In some examples, the different components, modules, engines, and services described herein may be implemented as objects or processes that execute on a computing system (e.g., as separate threads). While some of the systems and methods described herein are generally described as being implemented in software (stored on and/or executed by hardware), specific hardware implementations or a combination of software and specific hardware implementations are also possible and contemplated.

Terms used herein and especially in the appended claims (e.g., bodies of the appended claims) are generally intended as “open” terms (e.g., the term “including” should be interpreted as “including, but not limited to,” the term “having” should be interpreted as “having at least,” the term “includes” should be interpreted as “includes, but is not limited to,” etc.).

Additionally, if a specific number of an introduced claim recitation is intended, such an intent will be explicitly recited in the claim, and in the absence of such recitation no such intent is present. For example, as an aid to understanding, the following appended claims may contain usage of the introductory phrases “at least one” and “one or more” to introduce claim recitations. However, the use of such phrases should not be construed to imply that the introduction of a claim recitation by the indefinite articles “a” or “an” limits any particular claim containing such introduced claim recitation to examples containing only one such recitation, even when the same claim includes the introductory phrases “one or more” or “at least one” and indefinite articles such as “a” or “an” (e.g., “a” and/or “an” should be interpreted to mean “at least one” or “one or more”); the same holds true for the use of definite articles used to introduce claim recitations.

In addition, even if a specific number of an introduced claim recitation is explicitly recited, it is understood that such recitation should be interpreted to mean at least the recited number (e.g., the bare recitation of “two recitations,” without other modifiers, means at least two recitations, or two or more recitations). Furthermore, in those instances where a convention analogous to “at least one of A, B, and C, etc.” or “one or more of A, B, and C, etc.” is used, in general such a construction is intended to include A alone, B alone, C alone, A and B together, A and C together, B and C together, or A, B, and C together, etc. For example, the use of the term “and/or” is intended to be construed in this manner.

Further, any disjunctive word or phrase presenting two or more alternative terms, whether in the description, claims, or drawings, should be understood to contemplate the possibilities of including one of the terms, either of the terms, or both terms. For example, the phrase “A or B” should be understood to include the possibilities of “A” or “B” or “A and B.”

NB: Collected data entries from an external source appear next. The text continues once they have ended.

## config.mk

```make
export PLATFORM = sky130hd
export DESIGN_NAME = mvc_div
export DESIGN_NICKNAME = d
export VERILOG_FILES = /design/src/mvc_pkg.sv /design/src/mvc_div.sv
export SDC_FILE = /design/constraint.sdc
export NUM_CORES = 1
export LEC_CHECK = 0
export ABC_AREA = 1
export BUFFER_PORTS_ARGS = -buffer_cell sky130_fd_sc_hd__buf_4
export CAP_MARGIN = 40
export CORE_UTILIZATION = 36
export CTS_CLUSTER_SIZE = 12
export DETAILED_ROUTE_END_ITERATION = 10
export GPL_TIMING_DRIVEN = 0
export PLACE_DENSITY_LB_ADDON = 0.2
export SETUP_SLACK_MARGIN = 0.02
export SYNTH_ARGS = -nofsm -noshare
export SYNTH_HDL_FRONTEND = slang
export SYNTH_SLANG_ARGS = --single-unit
```

## constraint.sdc

```tcl
create_clock -name i_clk -period 4.6 [get_ports i_clk]
set_input_delay 0.92 -clock i_clk [delete_from_list [all_inputs] [get_ports i_clk]]
set_output_delay 0.92 -clock i_clk [all_outputs]
set_load 0.05 [all_outputs]
```

## src/mvc_pkg.sv

```systemverilog
// mvc_pkg: types, register indexes and constants of the multi-voice chorus
// depends on nothing; used by the interfaces, mvc_div, the core and the testbench
package mvc_pkg;

    typedef logic signed [15:0] t_sample;
    typedef logic [2:0]         t_cfg_idx;
    typedef logic [63:0]        t_cfg_data;

    // configuration register indexes
    localparam t_cfg_idx REG_IN_GAIN  = 3'd0;
    localparam t_cfg_idx REG_OUT_GAIN = 3'd1;
    localparam t_cfg_idx REG_VOICES   = 3'd2;
    localparam t_cfg_idx REG_DLY_LEN  = 3'd3;
    localparam t_cfg_idx REG_DECAYS   = 3'd4;
    localparam t_cfg_idx REG_DEPTHS   = 3'd5;
    localparam t_cfg_idx REG_LFO_LENS = 3'd6;

    // register reset values
    localparam logic [15:0] RST_GAIN     = 16'd13107;
    localparam logic [2:0]  RST_VOICES   = 3'd1;
    localparam logic [12:0] RST_DLY_LEN  = 13'd1024;
    localparam logic [63:0] RST_LFO_LENS = 64'h0001_0001_0001_0001;

    // sine polynomial coefficients, q15 domain
    localparam logic [15:0] SIN_A = 16'd51472;
    localparam logic [15:0] SIN_B = 16'd21024;
    localparam logic [17:0] SIN_C = 18'd2320;

    // request to the shared divider
    typedef struct packed {
        logic        start;
        logic [15:0] rem_init;
        logic [15:0] bits;
        logic [4:0]  count;
        logic [15:0] divisor;
    } t_div_req;

endpackage

```

## src/mvc_div.sv

```systemverilog
// mvc_div: restoring divider, one quotient bit per cycle
// depends on mvc_pkg for the request struct
module mvc_div (
    input  logic              i_clk,
    input  logic              i_rst_n,
    input  mvc_pkg::t_div_req i_req,
    output logic              o_busy,
    output logic [15:0]       o_quot,
    output logic [15:0]       o_rem
);
    import mvc_pkg::*;

    logic [4:0]  r_cnt;
    logic [15:0] r_rem;
    logic [15:0] r_bits;
    logic [15:0] r_quot;
    logic [16:0] shifted;
    logic        fits;

    assign shifted = {r_rem, r_bits[15]};
    assign fits    = shifted >= {1'b0, i_req.divisor};

    always_ff @(posedge i_clk) begin
        if (!i_rst_n) begin
            r_cnt <= 5'd0;
        end else if (i_req.start) begin
            r_cnt <= i_req.count;
        end else if (r_cnt != 5'd0) begin
            r_cnt <= r_cnt - 5'd1;
        end
    end

    always_ff @(posedge i_clk) begin
        if (i_req.start) begin
            r_rem  <= i_req.rem_init;
            r_bits <= i_req.bits;
            r_quot <= 16'd0;
        end else if (r_cnt != 5'd0) begin
            r_rem  <= fits ? 16'(shifted - {1'b0, i_req.divisor}) : shifted[15:0];
            r_bits <= {r_bits[14:0], 1'b0};
            r_quot <= {r_quot[14:0], fits};
        end
    end

    assign o_busy = r_cnt != 5'd0;
    assign o_quot = r_quot;
    assign o_rem  = r_rem;

endmodule

```

==> results.toml, run 1 <==
[worst_setup_path]
r2r_start = "r_bits[15]"
crit_path_max_incr_delay_ns = 0.73
rrSetupSlack_ns = 2.30
rr_worst_depth = 11
cp_slowest_cell = "buf_2"
reg2reg_to = "o_rem[8]"
cp-start-kind = "input port"
crit_required_ns = 4.53
end_kind = "flip-flop"
crit_fanout = 41
criticalPathCategory = "input port to flip-flop"
arrival_ns = 2.53
cp_cell_sequence = "buf_4 > clkbuf_1 > nor2_1 > inv_1 > buf_2"

[cts]
numClockSinks = 53
cts_resized = 0
cts_tree = "built"
clock_path_buffers = 2
hold_buffers = 0
cts-buffers-inserted = 5
cts.clk_slew.worst_paths_ns = 0.09
root_buffer = "clkbuf_8"
post_cts_buffers = 0
clk_latency_ns = 0.30
htreeDepth = 2

[detailed_routing]
remaining_drc_errors = 0
wl_per_cell_microns = 12.0
drt_iter0_drc = 95
viasPerCell = 4.50
ant_nets = 0
firstDrtPassIters = 4
wirelength_microns = 8560
vias = 3223

[floorplanning]
initial_core_util = 0.376
dieArea_sq_mm = 0.0102
boundaryPins = 89
coreArea_sq_mm = 0.00937
dieWidth_microns = 101
rows = 35
die_height_microns = 101

[grt]
grt_first_pass_wirelength_microns = 14400
grt_max_degree = 42
overflow = 0
grt_pass1_vias = 3248
antenna_found_initial = 0
grt_usage = 0.176

[yosys]
synth_edf_count = 32
yosys-top-cells-area = "edfxtp_1 27%, nand2_1 19%, dfxtp_1 12%, inv_1 9.5%, ha_1 6.4%"
ys.flop_type = "edfxtp_1"
synth_top_area_share = 0.273
yosysSeqAreaShare = 0.392
netlist_area_sq_mm = 0.00352
syn_nets = 566
synthArstFlopShare = 0
ys_warn_count = 0
ys_types = 33
synth.most_common_cell = "nand2_1"
synth_top_area_cell = "edfxtp_1"
synthCells = 491
synth-seq-cells = 53
syn_avg_cell_area_sq_um = 7.17
synth_common_cells = "182 x nand2_1, 89 x inv_1, 37 x nand3_1, 32 x edfxtp_1, 21 x dfxtp_1"

[sta]
period_needed_ns = 2.60
setup_slack_ns = 2.00
setup_viol = 0
rsz0062_at_grt = "false"
tightest_slew_ns = 0.883
holdWs_ns = 0.496
hold_viol = 0
drv_slew = 0
slew_headroom = 0.411
finClkSkew_ns = 0.00516
fin_crit_sh = 0.565
fmax_ghz = 0.385
fin_tns_setup_ns = 0

[hold_path]
holdPathEnd = "r_cnt[1]"
min_path_cells = 2
worst_hold_path_type = "flip-flop to flip-flop"
hp-start = "r_cnt[1]"

[layout]
utilization = 0.475
syn_to_final_growth_pct = 26.4
num_antenna_cells = 0
final_nets = 661
drive_gt1_frac = 0.210

[place]
gp_congestion = 0.852
dpl.hpwl_microns = 6960
io_buffer_count = 88
dp_slack_ns = 1.61

[status]
outcome = "complete, no violations"

[power_and_ir_drop]
peakVddDrop_uv = 216
p_leak_nw = 2.33
power.density_mw_per_mm2 = 537

[job]
cap_violations = 0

Additionally, the use of the terms “first,” “second,” “third,” etc., are not necessarily used herein to connote a specific order or number of elements. Generally, the terms “first,” “second,” “third,” etc., are used to distinguish between different elements as generic identifiers. Absence a showing that the terms “first,” “second,” “third,” etc., connote a specific order, these terms should not be understood to connote a specific order. Furthermore, absence a showing that the terms first,” “second,” “third,” etc., connote a specific number of elements, these terms should not be understood to connote a specific number of elements. For example, a first widget may be described as having a first side and a second widget may be described as having a second side. The use of the term “second side” with respect to the second widget may be to distinguish such side of the second widget from the “first side” of the first widget and not to connote that the second widget has two sides.

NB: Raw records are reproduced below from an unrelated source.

<file path="src/hdl/lru_batch_prune_key_cache_core_assert.svh">
// assertion macros for the key cache core
// used by the top level; expects clk and arst_n in the including scope
`ifndef LRU_BATCH_PRUNE_KEY_CACHE_CORE_ASSERT_SVH
`define LRU_BATCH_PRUNE_KEY_CACHE_CORE_ASSERT_SVH

// consequent checked in the same cycle as the antecedent
`define LBPK_ASSERT_SAME(label, ante, cons, msg) \
	label: assert property (@(posedge clk) disable iff (!arst_n) (ante) |-> (cons)) \
		else $error(msg);

// consequent checked in the cycle after the antecedent
`define LBPK_ASSERT_NEXT(label, ante, cons, msg) \
	label: assert property (@(posedge clk) disable iff (!arst_n) (ante) |=> (cons)) \
		else $error(msg);

`endif

</file>
<file path="src/hdl/lbpk_pkg.sv">
// shared constants and types for the key cache core
// no dependencies
`default_nettype none

package lbpk_pkg;

	// table geometry
	localparam int CAPACITY    = 64;
	localparam int PRUNE_COUNT = 8;
	localparam int SLOT_W      = $clog2(CAPACITY);
	localparam int CNT_W       = SLOT_W + 1;

	// field widths
	localparam int ID_W       = 32;
	localparam int KEY_W      = 2 * ID_W;
	localparam int STAMP_W    = 32;
	localparam int SLOT_OUT_W = 6;

	// result kinds
	localparam logic KIND_EVICT  = 1'b0;
	localparam logic KIND_LOOKUP = 1'b1;

	// control of the oldest-entry list
	typedef struct packed {
		logic clear;
		logic insert;
		logic pop;
	} list_ctl_t;

endpackage

`default_nettype wire

</file>
<file path="src/hdl/lbpk_oldest.sv">
// sorted list of the oldest entries seen during a table scan
// depends on lbpk_pkg
`default_nettype none

module lbpk_oldest
	import lbpk_pkg::*;
(
	input  wire logic               clk,
	input  wire logic               arst_n,
	input  wire list_ctl_t          ctl,
	input  wire logic [STAMP_W-1:0] in_stamp,
	input  wire logic [SLOT_W-1:0]  in_slot,
	output logic                    head_v,
	output logic      [SLOT_W-1:0]  head_slot
);

	logic [PRUNE_COUNT-1:0] v_q;
	logic [PRUNE_COUNT-1:0] gt;
	logic [PRUNE_COUNT-1:0] ins_v;
	logic [PRUNE_COUNT-1:0] pop_v;
	logic [STAMP_W-1:0]     stamp_q   [PRUNE_COUNT];
	logic [SLOT_W-1:0]      slot_q    [PRUNE_COUNT];
	logic [STAMP_W-1:0]     ins_stamp [PRUNE_COUNT];
	logic [SLOT_W-1:0]      ins_slot  [PRUNE_COUNT];
	logic [STAMP_W-1:0]     pop_stamp [PRUNE_COUNT];
	logic [SLOT_W-1:0]      pop_slot  [PRUNE_COUNT];

	for (genvar j = 0; j < PRUNE_COUNT; j++) begin : g_ent
		// new word sorts before this entry; ties keep the earlier slot in front
		assign gt[j] = ~v_q[j] | (in_stamp < stamp_q[j]);

		// insert source: the new word at the first greater place, else the left neighbor
		if (j == 0) begin : g_head
			assign ins_v[j]     = 1'b1;
			assign ins_stamp[j] = in_stamp;
			assign ins_slot[j]  = in_slot;
		end else begin : g_tail
			logic take_new;
			assign take_new     = gt[j] & ~gt[j-1];
			assign ins_v[j]     = take_new | v_q[j-1];
			assign ins_stamp[j] = take_new ? in_stamp : stamp_q[j-1];
			assign ins_slot[j]  = take_new ? in_slot : slot_q[j-1];
		end

		// pop source: the right neighbor, empty at the end
		if (j == PRUNE_COUNT - 1) begin : g_last
			assign pop_v[j]     = 1'b0;
			assign pop_stamp[j] = stamp_q[j];
			assign pop_slot[j]  = slot_q[j];
		end else begin : g_mid
			assign pop_v[j]     = v_q[j+1];
			assign pop_stamp[j] = stamp_q[j+1];
			assign pop_slot[j]  = slot_q[j+1];
		end

		// occupancy
		always_ff @(posedge clk or negedge arst_n) begin
			if (!arst_n) begin
				v_q[j] <= 1'b0;
			end else if (ctl.clear) begin
				v_q[j] <= 1'b0;
			end else if (ctl.insert && gt[j]) begin
				v_q[j] <= ins_v[j];
			end else if (ctl.pop) begin
				v_q[j] <= pop_v[j];
			end
		end

		// stamp and slot
		always_ff @(posedge clk) begin
			if (ctl.insert && gt[j]) begin
				stamp_q[j] <= ins_stamp[j];
				slot_q[j]  <= ins_slot[j];
			end else if (ctl.pop) begin
				stamp_q[j] <= pop_stamp[j];
				slot_q[j]  <= pop_slot[j];
			end
		end
	end

	assign head_v    = v_q[0];
	assign head_slot = slot_q[0];

endmodule

`default_nettype wire

</file>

All examples and conditional language recited herein are intended for pedagogical objects to aid the reader in understanding the invention and the concepts contributed by the inventor to furthering the art, and are to be construed as being without limitation to such specifically recited examples and conditions. Although examples of the present disclosure have been described in detail, it should be understood that the various changes, substitutions, and alterations could be made hereto without departing from the spirit and scope of the present disclosure.